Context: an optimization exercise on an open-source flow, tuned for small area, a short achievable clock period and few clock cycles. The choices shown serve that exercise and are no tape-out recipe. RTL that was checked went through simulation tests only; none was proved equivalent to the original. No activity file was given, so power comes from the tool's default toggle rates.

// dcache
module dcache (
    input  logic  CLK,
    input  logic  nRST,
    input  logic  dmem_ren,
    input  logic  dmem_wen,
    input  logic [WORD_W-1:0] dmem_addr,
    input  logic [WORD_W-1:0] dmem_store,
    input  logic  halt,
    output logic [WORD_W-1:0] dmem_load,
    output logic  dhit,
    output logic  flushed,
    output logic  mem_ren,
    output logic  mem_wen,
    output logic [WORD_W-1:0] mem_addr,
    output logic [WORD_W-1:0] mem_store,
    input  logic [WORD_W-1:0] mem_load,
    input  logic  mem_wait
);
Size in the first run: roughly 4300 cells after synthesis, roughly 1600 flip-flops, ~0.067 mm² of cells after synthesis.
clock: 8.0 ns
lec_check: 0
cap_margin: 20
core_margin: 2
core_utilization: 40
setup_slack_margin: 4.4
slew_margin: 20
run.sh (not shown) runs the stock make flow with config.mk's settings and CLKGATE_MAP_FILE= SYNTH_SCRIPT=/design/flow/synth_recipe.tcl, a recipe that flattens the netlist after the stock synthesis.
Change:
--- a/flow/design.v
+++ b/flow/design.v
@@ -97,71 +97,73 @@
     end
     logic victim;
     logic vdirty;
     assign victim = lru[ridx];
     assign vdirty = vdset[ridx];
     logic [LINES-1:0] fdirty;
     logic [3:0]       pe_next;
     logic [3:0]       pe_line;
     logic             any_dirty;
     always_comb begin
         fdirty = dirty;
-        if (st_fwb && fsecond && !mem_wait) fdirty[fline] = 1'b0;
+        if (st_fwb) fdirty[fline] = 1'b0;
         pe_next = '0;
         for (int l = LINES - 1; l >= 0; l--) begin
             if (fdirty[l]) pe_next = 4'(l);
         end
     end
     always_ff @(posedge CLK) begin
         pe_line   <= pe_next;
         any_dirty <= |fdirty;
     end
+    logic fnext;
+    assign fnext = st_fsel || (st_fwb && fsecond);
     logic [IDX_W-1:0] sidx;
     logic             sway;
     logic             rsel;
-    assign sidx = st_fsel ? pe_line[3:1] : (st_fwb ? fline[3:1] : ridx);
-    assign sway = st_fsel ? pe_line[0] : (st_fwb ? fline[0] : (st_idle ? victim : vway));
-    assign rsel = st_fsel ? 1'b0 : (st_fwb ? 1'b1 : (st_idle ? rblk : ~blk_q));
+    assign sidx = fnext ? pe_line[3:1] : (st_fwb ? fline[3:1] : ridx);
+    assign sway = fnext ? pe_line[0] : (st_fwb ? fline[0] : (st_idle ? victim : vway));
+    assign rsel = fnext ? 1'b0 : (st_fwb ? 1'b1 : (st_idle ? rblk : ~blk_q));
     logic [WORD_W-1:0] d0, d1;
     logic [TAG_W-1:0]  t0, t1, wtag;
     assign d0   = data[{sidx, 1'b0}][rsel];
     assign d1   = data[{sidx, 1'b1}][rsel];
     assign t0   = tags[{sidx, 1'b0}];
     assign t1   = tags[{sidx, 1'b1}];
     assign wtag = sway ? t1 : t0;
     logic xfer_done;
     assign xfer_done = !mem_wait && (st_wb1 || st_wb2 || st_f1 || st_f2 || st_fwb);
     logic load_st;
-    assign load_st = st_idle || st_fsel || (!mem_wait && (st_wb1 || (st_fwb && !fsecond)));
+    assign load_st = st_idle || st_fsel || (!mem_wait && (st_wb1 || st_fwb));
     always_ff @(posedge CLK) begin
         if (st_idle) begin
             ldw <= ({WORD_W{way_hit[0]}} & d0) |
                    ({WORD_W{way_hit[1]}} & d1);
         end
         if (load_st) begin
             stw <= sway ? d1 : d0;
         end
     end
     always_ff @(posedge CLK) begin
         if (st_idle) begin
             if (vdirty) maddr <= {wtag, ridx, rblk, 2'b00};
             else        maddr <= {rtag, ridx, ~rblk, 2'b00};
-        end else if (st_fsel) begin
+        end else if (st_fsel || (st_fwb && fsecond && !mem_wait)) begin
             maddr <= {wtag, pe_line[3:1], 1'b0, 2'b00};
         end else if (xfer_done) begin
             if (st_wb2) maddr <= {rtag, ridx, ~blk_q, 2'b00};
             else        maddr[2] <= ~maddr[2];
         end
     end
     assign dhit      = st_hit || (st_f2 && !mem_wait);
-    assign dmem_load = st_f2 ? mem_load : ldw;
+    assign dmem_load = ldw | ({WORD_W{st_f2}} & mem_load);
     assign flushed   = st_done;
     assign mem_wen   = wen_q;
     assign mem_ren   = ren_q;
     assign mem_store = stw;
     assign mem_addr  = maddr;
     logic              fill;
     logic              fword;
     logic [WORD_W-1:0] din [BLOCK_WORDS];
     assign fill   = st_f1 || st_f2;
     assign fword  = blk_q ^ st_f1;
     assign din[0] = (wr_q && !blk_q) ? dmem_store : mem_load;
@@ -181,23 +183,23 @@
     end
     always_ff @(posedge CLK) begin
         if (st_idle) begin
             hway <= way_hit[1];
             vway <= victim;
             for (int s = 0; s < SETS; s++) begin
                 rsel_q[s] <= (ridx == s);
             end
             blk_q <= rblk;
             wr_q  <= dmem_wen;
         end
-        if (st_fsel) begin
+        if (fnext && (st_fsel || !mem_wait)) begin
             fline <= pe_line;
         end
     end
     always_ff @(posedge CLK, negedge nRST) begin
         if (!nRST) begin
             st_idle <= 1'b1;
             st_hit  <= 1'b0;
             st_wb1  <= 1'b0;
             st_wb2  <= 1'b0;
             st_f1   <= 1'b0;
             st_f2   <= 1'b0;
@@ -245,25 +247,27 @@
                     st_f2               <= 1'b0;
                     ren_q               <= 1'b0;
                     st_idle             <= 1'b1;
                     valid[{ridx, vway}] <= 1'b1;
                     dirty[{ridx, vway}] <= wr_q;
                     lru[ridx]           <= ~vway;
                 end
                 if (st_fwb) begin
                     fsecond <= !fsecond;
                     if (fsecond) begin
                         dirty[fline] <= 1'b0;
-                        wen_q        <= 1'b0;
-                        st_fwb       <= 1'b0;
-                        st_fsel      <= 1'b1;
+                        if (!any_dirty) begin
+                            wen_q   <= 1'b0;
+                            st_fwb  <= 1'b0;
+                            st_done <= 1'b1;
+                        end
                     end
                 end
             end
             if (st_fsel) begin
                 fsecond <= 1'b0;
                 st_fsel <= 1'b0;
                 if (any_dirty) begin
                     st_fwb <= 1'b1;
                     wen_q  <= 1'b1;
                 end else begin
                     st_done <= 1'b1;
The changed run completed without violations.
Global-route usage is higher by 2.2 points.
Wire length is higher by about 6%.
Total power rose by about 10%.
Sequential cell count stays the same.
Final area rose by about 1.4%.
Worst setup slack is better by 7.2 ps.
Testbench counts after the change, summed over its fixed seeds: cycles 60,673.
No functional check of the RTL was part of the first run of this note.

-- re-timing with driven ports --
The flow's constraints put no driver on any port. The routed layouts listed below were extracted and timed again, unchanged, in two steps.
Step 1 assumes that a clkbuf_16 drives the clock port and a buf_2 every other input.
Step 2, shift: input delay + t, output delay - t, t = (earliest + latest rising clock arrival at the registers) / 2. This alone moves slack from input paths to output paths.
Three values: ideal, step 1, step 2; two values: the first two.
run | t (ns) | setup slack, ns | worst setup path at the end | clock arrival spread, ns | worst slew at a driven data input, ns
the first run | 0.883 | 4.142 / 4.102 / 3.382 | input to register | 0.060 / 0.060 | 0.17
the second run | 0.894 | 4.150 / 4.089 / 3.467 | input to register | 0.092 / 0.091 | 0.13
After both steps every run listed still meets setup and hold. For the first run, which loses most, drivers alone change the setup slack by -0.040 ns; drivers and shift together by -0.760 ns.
==
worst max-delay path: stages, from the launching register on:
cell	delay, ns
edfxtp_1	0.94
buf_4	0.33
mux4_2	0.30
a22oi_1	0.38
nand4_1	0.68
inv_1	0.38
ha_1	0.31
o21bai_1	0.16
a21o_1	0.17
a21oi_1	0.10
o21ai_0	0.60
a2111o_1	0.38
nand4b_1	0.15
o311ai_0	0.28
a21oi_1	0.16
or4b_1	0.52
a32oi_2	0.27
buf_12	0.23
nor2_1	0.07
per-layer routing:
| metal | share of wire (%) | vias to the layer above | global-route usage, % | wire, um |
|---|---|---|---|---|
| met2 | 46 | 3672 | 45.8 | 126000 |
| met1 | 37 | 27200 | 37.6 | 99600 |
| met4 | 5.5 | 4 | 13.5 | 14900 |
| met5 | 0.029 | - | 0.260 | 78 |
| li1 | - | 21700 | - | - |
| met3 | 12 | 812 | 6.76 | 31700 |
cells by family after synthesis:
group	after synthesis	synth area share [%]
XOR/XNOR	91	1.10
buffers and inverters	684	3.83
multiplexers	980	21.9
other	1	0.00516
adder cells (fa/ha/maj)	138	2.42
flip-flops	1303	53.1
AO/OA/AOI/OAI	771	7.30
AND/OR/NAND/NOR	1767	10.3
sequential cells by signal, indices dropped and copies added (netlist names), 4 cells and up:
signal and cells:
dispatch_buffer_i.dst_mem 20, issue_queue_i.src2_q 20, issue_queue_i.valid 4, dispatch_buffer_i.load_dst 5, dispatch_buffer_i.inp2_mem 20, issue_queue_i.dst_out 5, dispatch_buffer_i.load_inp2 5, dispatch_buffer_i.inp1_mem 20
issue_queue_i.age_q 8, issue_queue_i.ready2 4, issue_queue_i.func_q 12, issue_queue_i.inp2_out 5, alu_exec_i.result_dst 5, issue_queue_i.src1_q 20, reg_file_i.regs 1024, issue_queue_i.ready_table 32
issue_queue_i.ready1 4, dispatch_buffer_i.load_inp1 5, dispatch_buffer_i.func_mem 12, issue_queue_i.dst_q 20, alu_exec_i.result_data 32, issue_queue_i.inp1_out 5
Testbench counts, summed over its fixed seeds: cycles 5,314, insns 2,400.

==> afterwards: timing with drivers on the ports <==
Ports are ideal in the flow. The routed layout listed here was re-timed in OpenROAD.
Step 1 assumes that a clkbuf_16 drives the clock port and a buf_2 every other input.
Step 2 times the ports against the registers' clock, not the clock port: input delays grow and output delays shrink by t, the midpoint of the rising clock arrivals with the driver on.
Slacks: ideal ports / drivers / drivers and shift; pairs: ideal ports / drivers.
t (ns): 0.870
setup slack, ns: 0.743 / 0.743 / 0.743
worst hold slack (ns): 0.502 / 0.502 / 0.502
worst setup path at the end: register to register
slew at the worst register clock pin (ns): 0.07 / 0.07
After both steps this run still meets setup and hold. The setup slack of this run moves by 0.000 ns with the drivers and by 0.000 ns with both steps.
==
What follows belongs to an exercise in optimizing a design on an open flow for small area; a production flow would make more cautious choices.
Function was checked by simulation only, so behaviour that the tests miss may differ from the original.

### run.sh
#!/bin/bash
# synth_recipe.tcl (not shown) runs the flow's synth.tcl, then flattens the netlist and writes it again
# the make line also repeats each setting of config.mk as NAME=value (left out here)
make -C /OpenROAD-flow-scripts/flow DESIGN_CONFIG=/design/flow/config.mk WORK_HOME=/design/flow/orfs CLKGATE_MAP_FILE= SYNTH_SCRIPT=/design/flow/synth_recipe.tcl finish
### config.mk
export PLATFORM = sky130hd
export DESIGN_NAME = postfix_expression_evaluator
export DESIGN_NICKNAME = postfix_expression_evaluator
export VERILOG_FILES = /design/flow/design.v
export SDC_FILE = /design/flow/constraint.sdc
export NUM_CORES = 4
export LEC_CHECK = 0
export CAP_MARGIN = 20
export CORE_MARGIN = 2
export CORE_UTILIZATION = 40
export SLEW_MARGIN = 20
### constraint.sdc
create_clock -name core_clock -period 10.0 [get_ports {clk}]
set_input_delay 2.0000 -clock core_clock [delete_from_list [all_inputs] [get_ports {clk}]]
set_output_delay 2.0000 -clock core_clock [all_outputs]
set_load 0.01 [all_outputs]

▶ [Directions for this task]:
If a line of the material contains the word "layer", pick it out and copy it.

▶ [Problem solution]:
per-layer routing:
| metal | share of wire (%) | vias to the layer above | global-route usage, % | wire, um |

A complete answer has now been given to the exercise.